Auch zahlreiche kleine Schmetterlinge flatterten über die Bühne der Starnberger Schlossberghalle. Foto: SvJ

Zauberhafte Märchenwelt

Starnberg - Dem Zauber des Tanzmärchens „Der König hat gelacht“ konnten sich am Samstag in der vollbesetzten Schlossberghalle niemand entziehen. Die Tanzschule "neues Tanzen" erhielt dafür viel Applaus.

Alle hatten sich vom Enthusiasmus der 200 Schüler der Starnberger Tanzschule „neues tanzen“ anstecken lassen.

Monate lang hatten sie für ihre Rollen als Schmetterlinge und Regentropfen, Fledermaus und Troll geprobt. Geschrieben hat das Märchen Julie Fellmann, deren Metier eigentlich das Krimi-Genre ist. Geschrieben hat sie es, „weil man heute wieder träumen muss“, für ihre Tochter und alle anderen Märchenliebhaber. Das gleichnamige, vielfach ausgezeichnete Hörbuch gefiel Tanzschulleiterin Kitty Bothe-Hufnagel so gut, dass sie die Autorin von einer Tanzversion überzeugte. Viele Stunden gemeinsame Umsetzungsarbeit brauchte es, bis Julie Fellmann in einem Lehnstuhl vor der Bühne sitzend vorzulesen begann: „Es war einmal ein König, der war noch sehr jung“.

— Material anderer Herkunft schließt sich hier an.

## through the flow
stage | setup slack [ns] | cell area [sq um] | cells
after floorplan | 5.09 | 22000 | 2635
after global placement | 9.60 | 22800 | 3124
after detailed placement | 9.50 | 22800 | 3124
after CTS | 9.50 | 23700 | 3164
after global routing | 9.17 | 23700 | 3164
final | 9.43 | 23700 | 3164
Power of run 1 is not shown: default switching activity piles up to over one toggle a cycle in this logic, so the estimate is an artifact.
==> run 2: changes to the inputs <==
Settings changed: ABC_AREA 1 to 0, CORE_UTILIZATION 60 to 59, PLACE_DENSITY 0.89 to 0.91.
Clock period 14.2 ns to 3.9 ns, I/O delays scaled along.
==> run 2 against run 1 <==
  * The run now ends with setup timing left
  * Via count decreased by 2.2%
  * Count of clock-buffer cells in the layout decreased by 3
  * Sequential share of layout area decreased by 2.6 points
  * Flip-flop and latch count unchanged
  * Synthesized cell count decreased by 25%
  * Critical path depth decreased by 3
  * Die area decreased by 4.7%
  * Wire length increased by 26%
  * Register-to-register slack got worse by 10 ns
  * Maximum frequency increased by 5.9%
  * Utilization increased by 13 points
File: src/hdl/fbbm_top.sv
// filter bag break monitor: cycle sequencer, defect list, registers, interrupt
// assumes sync input and concentration are synchronous to aclk, AXI4-Lite master
//
// Decided for this implementation: the AXI4-Lite slave port and the register offsets.
`timescale 1ns/1ps
module fbbm_top
  import fbbm_pkg::*;
#(
  parameter int TICK_DIV = TICK_CYCLES
)(
  input  wire logic              aclk,
  input  wire logic              aresetn,
  input  wire logic              cycle_sync_input,
  input  wire logic [CONC_W-1:0] conc_in,
  output logic                   relay2_q,
  output logic                   running_q,
  output logic                   irq_q,
  input  wire logic [ADDR_W-1:0] s_axi_awaddr,
  input  wire logic              s_axi_awvalid,
  output logic                   s_axi_awready,
  input  wire logic [31:0]       s_axi_wdata,
  input  wire logic [3:0]        s_axi_wstrb,
  input  wire logic              s_axi_wvalid,
  output logic                   s_axi_wready,
  output logic [1:0]             s_axi_bresp,
  output logic                   s_axi_bvalid,
  input  wire logic              s_axi_bready,
  input  wire logic [ADDR_W-1:0] s_axi_araddr,
  input  wire logic              s_axi_arvalid,
  output logic                   s_axi_arready,
  output logic [31:0]            s_axi_rdata,
  output logic [1:0]             s_axi_rresp,
  output logic                   s_axi_rvalid,
  input  wire logic              s_axi_rready
);

  // ----------------------------------------------------------------
  // helpers
  // ----------------------------------------------------------------
  // byte-lane merge of a write into a 16-bit field
  function automatic logic [15:0] wmerge(input logic [15:0] old,
                                         input logic [31:0] data,
                                         input logic [3:0]  strb);
    logic [15:0] res;
    res = old;
    for (int i = 0; i < 2; i++) begin
      if (strb[i]) begin
        res[8*i +: 8] = data[8*i +: 8];
      end
    end
    return res;
  endfunction

  // true when the address names a mapped register
  function automatic logic mapped(input logic [ADDR_W-1:0] a);
    return (a[1:0] == 2'b00) && (a <= OFS_LIST_CNT);
  endfunction

  // ----------------------------------------------------------------
  // declarations
  // ----------------------------------------------------------------
  fbbm_cfg_type    cfg_q;
  fbbm_state_type  state_q;
  fbbm_state_type  state_d;
  logic [31:0]     tick_cnt_q;
  logic            tick_q;
  logic            sync_s1_q;
  logic            sync_s2_q;
  logic            sync_s3_q;
  logic            sync_rise;
  logic [15:0]     time_q;
  logic [BAG_W-1:0] bag_q;
  logic            bag_hit_q;
  logic            break_q;
  logic [31:0]     cycles_q;
  logic [BAG_W-1:0] list_mem [0:99];
  logic [BAG_W-1:0] list_cnt_q;
  logic [BAG_W-1:0] list_rd_q;
  logic [CONC_W-1:0] damp_conc;
  logic [2:0]      irq_sts_q;
  logic [2:0]      irq_mask_q;
  logic [2:0]      irq_ev;
  logic [2:0]      irq_clr;
  logic [2:0]      irq_sts_d;
  logic [BAG_W-1:0] bags_lim;
  logic            start_ev;
  logic            last_bag;
  logic            interval_end;
  logic            delay_end;
  logic            exceed;
  logic            new_hit;
  logic            done_ev;

  // ----------------------------------------------------------------
  // millisecond tick divider
  // ----------------------------------------------------------------
  always_ff @(posedge aclk) begin
    if (!aresetn) begin
      tick_cnt_q <= '0;
      tick_q     <= 1'b0;
    end else begin
      tick_q     <= (tick_cnt_q == 32'(TICK_DIV - 1));
      tick_cnt_q <= (tick_cnt_q == 32'(TICK_DIV - 1)) ? '0 : tick_cnt_q + 32'h1;
    end
  end

  // ----------------------------------------------------------------
  // sync input: two stage synchroniser then rising edge
  // ----------------------------------------------------------------
  always_ff @(posedge aclk) begin
    if (!aresetn) begin
      sync_s1_q <= 1'b0;
      sync_s2_q <= 1'b0;
      sync_s3_q <= 1'b0;
    end else begin
      sync_s1_q <= cycle_sync_input;
      sync_s2_q <= sync_s1_q;
      sync_s3_q <= sync_s2_q;
    end
  end

  // one event per pulse: a held-high input gives no further edge
  assign sync_rise = sync_s2_q & ~sync_s3_q;

  // ----------------------------------------------------------------
  // damped concentration for evaluation and the OFS_CONC read
  // ----------------------------------------------------------------
  fbbm_damp u_fbbm_damp (
    .aclk      (aclk),
    .aresetn   (aresetn),
    .sample_en (tick_q),
    .shift     (cfg_q.damp_shift),
    .raw       (conc_in),
    .damped    (damp_conc)
  );

  // ----------------------------------------------------------------
  // sequencer decode
  // ----------------------------------------------------------------
  // bag count is clamped to the supported range of 1..100
  assign bags_lim = (cfg_q.num_bags > MAX_BAGS) ? MAX_BAGS :
                    (cfg_q.num_bags == '0) ? 7'h01 : cfg_q.num_bags;
  // a pulse restarts the cycle from any enabled state
  assign start_ev     = cfg_q.enable & sync_rise;
  assign delay_end    = (state_q == FBBM_DELAY) && tick_q && (time_q >= cfg_q.delay_ms);
  assign interval_end = (state_q == FBBM_EVAL) && tick_q && (time_q + 16'h1 >= cfg_q.interval_ms);
  assign last_bag     = (bag_q >= bags_lim);
  assign done_ev      = interval_end & last_bag & ~start_ev;
  // compared every cycle while a bag window is open
  assign exceed       = (state_q == FBBM_EVAL) && (damp_conc > cfg_q.limit);
  assign new_hit      = exceed & ~bag_hit_q & ~start_ev;

  // next state
  always_comb begin
    state_d = state_q;
    case (state_q)
      FBBM_OFF: begin
        // a pulse in the enabling cycle must not leave running_q stuck high
        if (start_ev) state_d = FBBM_DELAY;
        else if (cfg_q.enable) state_d = FBBM_WAIT;
      end
      FBBM_WAIT: begin
        if (start_ev) state_d = FBBM_DELAY;
      end
      FBBM_DELAY: begin
        if (start_ev) state_d = FBBM_DELAY;
        else if (delay_end) state_d = FBBM_EVAL;
      end
      FBBM_EVAL: begin
        if (start_ev) state_d = FBBM_DELAY;
        else if (done_ev) state_d = FBBM_WAIT;
      end
      default: state_d = FBBM_OFF;
    endcase
    if (!cfg_q.enable) state_d = FBBM_OFF;
  end

  // ----------------------------------------------------------------
  // sequencer registers
  // ----------------------------------------------------------------
  // time_q counts ms in delay and bag windows; bag_q is 1-based
  always_ff @(posedge aclk) begin
    if (!aresetn) begin
      state_q   <= FBBM_OFF;
      time_q    <= '0;
      bag_q     <= '0;
      bag_hit_q <= 1'b0;
      running_q <= 1'b0;
    end else begin
      state_q <= state_d;
      if (start_ev) begin
        time_q    <= '0;
        bag_q     <= 7'h01;
        bag_hit_q <= 1'b0;
        running_q <= 1'b1;
      end else if (delay_end) begin
        time_q <= '0;
      end else if (interval_end) begin
        time_q    <= '0;
        bag_hit_q <= 1'b0;
        if (!last_bag) bag_q <= bag_q + 7'h01;
      end else if (tick_q && state_q != FBBM_WAIT) begin
        time_q <= time_q + 16'h1;
      end
      if (new_hit) bag_hit_q <= 1'b1;
      if (done_ev || !cfg_q.enable) running_q <= 1'b0;
    end
  end

  // ----------------------------------------------------------------
  // defect list and break indication
  // ----------------------------------------------------------------
  // a bag enters the list once, on its first excess
  always_ff @(posedge aclk) begin
    if (new_hit && list_cnt_q < MAX_BAGS) begin
      list_mem[list_cnt_q] <= bag_q;
    end
  end

  // list is emptied by each start so old defects do not linger
  always_ff @(posedge aclk) begin
    if (!aresetn) begin
      list_cnt_q <= '0;
      break_q    <= 1'b0;
      relay2_q   <= 1'b0;
      cycles_q   <= '0;
    end else begin
      if (start_ev) begin
        list_cnt_q <= '0;
        break_q    <= 1'b0;
      end else if (new_hit) begin
        list_cnt_q <= list_cnt_q + 7'h01;
        break_q    <= 1'b1;
      end
      if (done_ev) cycles_q <= cycles_q + 32'h1;
      relay2_q <= cfg_q.use_relay & (break_q | new_hit) & ~start_ev;
    end
  end

  // ----------------------------------------------------------------
  // interrupt: sticky, write one to clear, set wins
  // ----------------------------------------------------------------
  assign irq_ev    = {new_hit, done_ev, start_ev};
  assign irq_sts_d = (irq_sts_q & ~irq_clr) | irq_ev;

  always_ff @(posedge aclk) begin
    if (!aresetn) begin
      irq_sts_q <= '0;
      irq_q     <= 1'b0;
    end else begin
      irq_sts_q <= irq_sts_d;
      irq_q     <= |(irq_sts_d & irq_mask_q);
    end
  end

  // ----------------------------------------------------------------
  // AXI4-Lite write channel
  // ----------------------------------------------------------------
  logic [ADDR_W-1:0] aw_addr_q;
  logic [31:0]       w_data_q;
  logic [3:0]        w_strb_q;
  logic              aw_full_q;
  logic              w_full_q;
  logic              wr_go;
  logic [31:0]       ctrl_rd;

  // address and data are held until both are in and no response is pending
  assign wr_go   = aw_full_q & w_full_q & ~s_axi_bvalid;
  assign irq_clr = (wr_go && aw_addr_q == OFS_IRQ_STS && w_strb_q[0]) ?
                   w_data_q[2:0] : 3'h0;
  assign ctrl_rd = {30'h0, cfg_q.use_relay, cfg_q.enable};

  always_ff @(posedge aclk) begin
    if (!aresetn) begin
      aw_full_q     <= 1'b0;
      w_full_q      <= 1'b0;
      s_axi_awready <= 1'b1;
      s_axi_wready  <= 1'b1;
      s_axi_bvalid  <= 1'b0;
      s_axi_bresp   <= 2'b00;
      aw_addr_q     <= '0;
      w_data_q      <= '0;
      w_strb_q      <= '0;
    end else begin
      if (s_axi_awvalid && s_axi_awready) begin
        aw_addr_q     <= s_axi_awaddr;
        aw_full_q     <= 1'b1;
        s_axi_awready <= 1'b0;
      end
      if (s_axi_wvalid && s_axi_wready) begin
        w_data_q     <= s_axi_wdata;
        w_strb_q     <= s_axi_wstrb;
        w_full_q     <= 1'b1;
        s_axi_wready <= 1'b0;
      end
      if (wr_go) begin
        aw_full_q     <= 1'b0;
        w_full_q      <= 1'b0;
        s_axi_awready <= 1'b1;
        s_axi_wready  <= 1'b1;
        s_axi_bvalid  <= 1'b1;
        s_axi_bresp   <= mapped(aw_addr_q) ? 2'b00 : 2'b11;
      end else if (s_axi_bvalid && s_axi_bready) begin
        s_axi_bvalid <= 1'b0;
      end
    end
  end

  // configuration registers; read-only offsets ignore writes
  always_ff @(posedge aclk) begin
    if (!aresetn) begin
      cfg_q.enable      <= 1'b0;
      cfg_q.use_relay   <= 1'b0;
      cfg_q.num_bags    <= RST_BAGS;
      cfg_q.interval_ms <= RST_INTERVAL;
      cfg_q.delay_ms    <= RST_DELAY;
      cfg_q.limit       <= RST_LIMIT;
      cfg_q.damp_shift  <= RST_DAMP;
      irq_mask_q        <= RST_IRQ_MASK;
    end else if (wr_go) begin
      case (aw_addr_q)
        OFS_CTRL: begin
          cfg_q.enable    <= w_strb_q[0] ? w_data_q[CTRL_EN_BIT] : cfg_q.enable;
          cfg_q.use_relay <= w_strb_q[0] ? w_data_q[CTRL_RELAY_BIT] : cfg_q.use_relay;
        end
        OFS_BAGS:     cfg_q.num_bags    <= w_strb_q[0] ? w_data_q[6:0] : cfg_q.num_bags;
        OFS_INTERVAL: cfg_q.interval_ms <= wmerge(cfg_q.interval_ms, w_data_q, w_strb_q);
        OFS_DELAY:    cfg_q.delay_ms    <= wmerge(cfg_q.delay_ms, w_data_q, w_strb_q);
        OFS_LIMIT:    cfg_q.limit       <= wmerge(cfg_q.limit, w_data_q, w_strb_q);
        OFS_DAMP:     cfg_q.damp_shift  <= w_strb_q[0] ? w_data_q[3:0] : cfg_q.damp_shift;
        OFS_IRQ_MASK: irq_mask_q        <= w_strb_q[0] ? w_data_q[2:0] : irq_mask_q;
        default: ;
      endcase
    end
  end

  // ----------------------------------------------------------------
  // AXI4-Lite read channel
  // ----------------------------------------------------------------
  logic [31:0] rd_mux;
  logic [31:0] status_rd;
  logic [31:0] list_rd;
  logic        list_pop;

  // list entries come out one per read with the separator alongside
  assign list_rd   = (list_rd_q < list_cnt_q) ?
                     {1'b1, 15'h0, LIST_SEP, 1'b0, list_mem[list_rd_q]} : 32'h0;
  assign status_rd = {16'h0, 1'b0, bag_q, 5'h0, break_q, running_q,
                      (state_q == FBBM_WAIT)};
  assign list_pop  = s_axi_arvalid & s_axi_arready & (s_axi_araddr == OFS_LIST) &
                     (list_rd_q < list_cnt_q);
  assign rd_mux = (s_axi_araddr == OFS_CTRL)     ? ctrl_rd :
                  (s_axi_araddr == OFS_BAGS)     ? {25'h0, cfg_q.num_bags} :
                  (s_axi_araddr == OFS_INTERVAL) ? {16'h0, cfg_q.interval_ms} :
                  (s_axi_araddr == OFS_DELAY)    ? {16'h0, cfg_q.delay_ms} :
                  (s_axi_araddr == OFS_LIMIT)    ? {16'h0, cfg_q.limit} :
                  (s_axi_araddr == OFS_DAMP)     ? {28'h0, cfg_q.damp_shift} :
                  (s_axi_araddr == OFS_STATUS)   ? status_rd :
                  (s_axi_araddr == OFS_CYCLES)   ? cycles_q :
                  (s_axi_araddr == OFS_CONC)     ? {16'h0, damp_conc} :
                  (s_axi_araddr == OFS_IRQ_STS)  ? {29'h0, irq_sts_q} :
                  (s_axi_araddr == OFS_IRQ_MASK) ? {29'h0, irq_mask_q} :
                  (s_axi_araddr == OFS_LIST)     ? list_rd :
                  (s_axi_araddr == OFS_LIST_CNT) ? {25'h0, list_cnt_q} : 32'h0;

  // read pointer rewinds on a new cycle or a list count read
  always_ff @(posedge aclk) begin
    if (!aresetn) begin
      s_axi_arready <= 1'b1;
      s_axi_rvalid  <= 1'b0;
      s_axi_rdata   <= '0;
      s_axi_rresp   <= 2'b00;
      list_rd_q     <= '0;
    end else begin
      if (s_axi_arvalid && s_axi_arready) begin
        s_axi_arready <= 1'b0;
        s_axi_rvalid  <= 1'b1;
        s_axi_rdata   <= rd_mux;
        s_axi_rresp   <= mapped(s_axi_araddr) ? 2'b00 : 2'b11;
      end else if (s_axi_rvalid && s_axi_rready) begin
        s_axi_rvalid  <= 1'b0;
        s_axi_arready <= 1'b1;
      end
      if (start_ev) begin
        list_rd_q <= '0;
      end else if (s_axi_arvalid && s_axi_arready && s_axi_araddr == OFS_LIST_CNT) begin
        list_rd_q <= '0;
      end else if (list_pop) begin
        list_rd_q <= list_rd_q + 7'h01;
      end
    end
  end

endmodule
File: src/sdlpt_sync3.v
// three-flop input synchroniser with second/third agreement filter
`timescale 1ns/1ps
module sdlpt_sync3 #(
   parameter W = 1
) (
   input wire clock_in,
   input wire rst_n_in,
   input wire [W-1:0] async_in,
   output reg [W-1:0] level_out
);
   reg [W-1:0] s1_q;
   reg [W-1:0] s2_q;
   reg [W-1:0] s3_q;
   integer i;

   always @(posedge clock_in or negedge rst_n_in) begin
      if (!rst_n_in) begin
         s1_q <= {W{1'b0}};
         s2_q <= {W{1'b0}};
         s3_q <= {W{1'b0}};
         level_out <= {W{1'b0}};
      end else begin
         s1_q <= async_in;
         s2_q <= s1_q;
         s3_q <= s2_q;
         // per bit, a change counts only once both late stages agree
         for (i = 0; i < W; i = i + 1) begin
            if (s2_q[i] == s3_q[i]) begin
               level_out[i] <= s3_q[i];
            end
         end
      end
   end
endmodule
--- config.mk ---
export PLATFORM = sky130hd
export DESIGN_NAME = cidsb_core
export DESIGN_NICKNAME = d
export VERILOG_FILES = /design/src/verilog/cidsb_pkg.sv /design/src/verilog/cidsb_core.sv
export SDC_FILE = /design/constraint.sdc
export NUM_CORES = 2
export LEC_CHECK = 0
export ABC_CLOCK_PERIOD_IN_PS = 5600
export BUFFER_PORTS_ARGS = -buffer_cell sky130_fd_sc_hd__buf_2
export CAP_MARGIN = 20
export CORE_ASPECT_RATIO = 0.5
export CORE_MARGIN = 2
export CORE_UTILIZATION = 64
export DETAILED_ROUTE_END_ITERATION = 16
export PLACE_DENSITY_LB_ADDON = 0.1
export SLEW_MARGIN = 0
export SYNTH_ARGS = -nofsm -noshare
export SYNTH_HDL_FRONTEND = slang
export SYNTH_SLANG_ARGS = --single-unit
--- constraint.sdc ---
create_clock -name mclk_in -period 5.6 [get_ports mclk_in]
set_input_delay 0.28 -clock mclk_in [delete_from_list [all_inputs] [get_ports mclk_in]]
set_output_delay 0.28 -clock mclk_in [all_outputs]
set_load 0.05 [all_outputs]
--- src/verilog/cidsb_pkg.sv ---
// constants for the inc/dec-skip, or and absolute-branch execution block
// assumes a 14-bit instruction word and a 7-bit file register address
package cidsb_pkg;

  // ----------------------------------------------------------------
  // instruction word layout
  // ----------------------------------------------------------------
  localparam int unsigned CIDSB_IW        = 14;
  localparam int unsigned CIDSB_OP_HI     = 13;
  localparam int unsigned CIDSB_OP_LO     = 8;
  localparam int unsigned CIDSB_BROP_LO   = 11;
  localparam int unsigned CIDSB_DEST_BIT  = 7;
  localparam int unsigned CIDSB_FADDR_HI  = 6;
  localparam int unsigned CIDSB_LIT_HI    = 7;
  localparam int unsigned CIDSB_BRK_HI    = 10;
  localparam int unsigned CIDSB_LATCH_HI  = 6;
  localparam int unsigned CIDSB_LATCH_LO  = 3;
  localparam int unsigned CIDSB_LATCH_W   = 7;
  localparam int unsigned CIDSB_PC_W      = 15;
  localparam int unsigned CIDSB_FADDR_W   = 7;
  localparam int unsigned CIDSB_DATA_W    = 8;
  localparam int unsigned CIDSB_NREGS     = 128;

  // ----------------------------------------------------------------
  // opcodes (upper six bits, branch uses upper three)
  // ----------------------------------------------------------------
  localparam logic [5:0] CIDSB_OP_DECREMENT_SKIP_ZERO  = 6'h0B;
  localparam logic [5:0] CIDSB_OP_INCREMENT_SKIP_ZERO  = 6'h0F;
  localparam logic [5:0] CIDSB_OP_INCREMENT_REGISTER   = 6'h0A;
  localparam logic [5:0] CIDSB_OP_OR_ACC_WITH_REGISTER = 6'h04;
  localparam logic [5:0] CIDSB_OP_OR_LITERAL_INTO_ACC  = 6'h38;
  localparam logic [2:0] CIDSB_OP_BRANCH_ABSOLUTE      = 3'h5;

  // ----------------------------------------------------------------
  // destination select and reset values
  // ----------------------------------------------------------------
  localparam logic        CIDSB_DEST_ACC  = 1'b0;
  localparam logic        CIDSB_DEST_FILE = 1'b1;
  localparam logic [7:0]  CIDSB_ACC_RST   = 8'h00;
  localparam logic [7:0]  CIDSB_FILE_RST  = 8'h00;
  localparam logic [14:0] CIDSB_PC_RST    = 15'h0000;
  localparam logic        CIDSB_Z_RST     = 1'b0;
  localparam logic [7:0]  CIDSB_ONE       = 8'h01;
  localparam logic [7:0]  CIDSB_ZERO      = 8'h00;
  localparam logic [14:0] CIDSB_PC_STEP   = 15'h0001;

  typedef enum logic [1:0] {
    CIDSB_ST_RUN,
    CIDSB_ST_SKIP,
    CIDSB_ST_BRANCH
  } cidsb_state_e;

endpackage
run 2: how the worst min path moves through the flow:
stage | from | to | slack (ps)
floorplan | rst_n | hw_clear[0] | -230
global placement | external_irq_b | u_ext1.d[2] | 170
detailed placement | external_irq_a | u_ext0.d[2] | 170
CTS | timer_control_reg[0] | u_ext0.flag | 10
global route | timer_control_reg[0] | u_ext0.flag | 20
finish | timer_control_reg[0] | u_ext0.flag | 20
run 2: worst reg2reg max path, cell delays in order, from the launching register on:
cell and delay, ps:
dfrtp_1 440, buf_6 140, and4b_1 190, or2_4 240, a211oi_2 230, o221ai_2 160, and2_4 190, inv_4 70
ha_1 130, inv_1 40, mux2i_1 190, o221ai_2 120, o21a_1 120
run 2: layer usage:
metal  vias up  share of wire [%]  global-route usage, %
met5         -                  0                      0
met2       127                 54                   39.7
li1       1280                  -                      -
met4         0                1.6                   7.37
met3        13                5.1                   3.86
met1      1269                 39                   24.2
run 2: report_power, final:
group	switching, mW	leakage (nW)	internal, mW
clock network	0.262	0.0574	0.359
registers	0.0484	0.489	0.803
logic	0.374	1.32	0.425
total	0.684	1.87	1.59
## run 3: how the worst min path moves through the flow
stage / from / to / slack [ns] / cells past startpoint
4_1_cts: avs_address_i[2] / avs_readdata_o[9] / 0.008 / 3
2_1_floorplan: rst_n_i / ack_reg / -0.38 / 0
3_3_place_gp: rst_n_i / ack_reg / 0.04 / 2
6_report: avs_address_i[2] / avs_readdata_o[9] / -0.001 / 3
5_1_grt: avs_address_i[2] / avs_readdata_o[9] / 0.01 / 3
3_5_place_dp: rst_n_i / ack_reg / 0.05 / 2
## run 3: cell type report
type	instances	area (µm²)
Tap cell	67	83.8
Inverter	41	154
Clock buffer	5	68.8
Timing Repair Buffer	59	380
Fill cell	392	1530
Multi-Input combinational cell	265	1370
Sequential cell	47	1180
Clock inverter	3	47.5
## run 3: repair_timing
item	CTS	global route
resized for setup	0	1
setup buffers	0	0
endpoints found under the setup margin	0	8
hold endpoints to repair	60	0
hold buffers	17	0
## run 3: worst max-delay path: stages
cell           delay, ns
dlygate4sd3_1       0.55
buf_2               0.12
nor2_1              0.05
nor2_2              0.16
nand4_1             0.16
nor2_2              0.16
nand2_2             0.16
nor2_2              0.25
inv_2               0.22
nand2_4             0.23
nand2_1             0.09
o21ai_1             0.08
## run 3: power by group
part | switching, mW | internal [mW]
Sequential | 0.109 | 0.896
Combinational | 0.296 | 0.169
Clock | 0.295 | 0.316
<file path="config.mk">
export PLATFORM = sky130hd
export DESIGN_NAME = aop_result_port
export DESIGN_NICKNAME = d
export VERILOG_FILES = /design/src/include/aop_pkg.sv /design/src/verilog/aop_result_port.sv /design/src/verilog/aop_fifo.sv /design/src/verilog/aop_tick_div.sv
export SDC_FILE = /design/constraint.sdc
export NUM_CORES = 1
export LEC_CHECK = 0
export ABC_AREA = 1
export ABC_CLOCK_PERIOD_IN_PS = 3460
export BUFFER_PORTS_ARGS = -buffer_cell sky130_fd_sc_hd__buf_2
export CORE_MARGIN = 10
export CORE_UTILIZATION = 25
export CTS_CLUSTER_DIAMETER = 60
export DETAILED_ROUTE_END_ITERATION = 8
export PLACE_DENSITY = 0.4
export SYNTH_ARGS = -nofsm -noshare
export SYNTH_HDL_FRONTEND = slang
export SYNTH_SLANG_ARGS = --single-unit
export TNS_END_PERCENT = 20
</file>
<file path="constraint.sdc">
create_clock -name clk_sys -period 3.46 [get_ports clk_sys]
set_input_delay 0.865 -clock clk_sys [delete_from_list [all_inputs] [get_ports clk_sys]]
set_output_delay 0.865 -clock clk_sys [all_outputs]
set_load 0.05 [all_outputs]
</file>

Wie König Ludwig II. fühlte sich auch der Märchenkönig sehr einsam, findet das Regieren fürchterlich langweilig und träumt davon frei zu sein. Er lässt lieber Spieluhr-Tänzerinnen für sich tanzen, liebt die Natur und vor allem die Schwäne. Fantasievolle Choreografien, Kostüme und eine ausgefeilte Beleuchtung versetzten die Zuschauer in die gegensätzliche Königswelt mit tanzenden kleinen Schmetterlingen, Elfen und Ministern, die keinen Spaß verstehen. Beeindruckend war das Engagement der Tanzschüler im Alter von fünf bis 20 Jahren, die vom Märchenfieber angesteckt, ihr Bestes gaben. Welch tänzerische Qualitäten Schüler der Leistungsgruppe der Tanzschule mitbringen, bewiesen unter anderem der verträumte König (Kevin Taeger), die scheue Spinne Fridoline (Madeleine Hufnagel) und die kleine Seejungfrau (Melina Müller). In dieses verführerische Wesen aus dem See hat sich der König verliebt, weil es auch Schwäne liebt und ihm Freiheit über alles geht. Mit ihr kann er Kronen-Federball und das Pusteblumen-Weitpuste-Spiel spielen. „Das dieser eine Satz ein ganzer Tanz wird, hat mich fasziniert“, bewundert Julie Fellmann die Choreografiekünste der Tanzschullehrerinnen. Am Ende wird sich der König, wie jeder weiß, für das Leben mit der kleinen Seejungfrau entscheiden.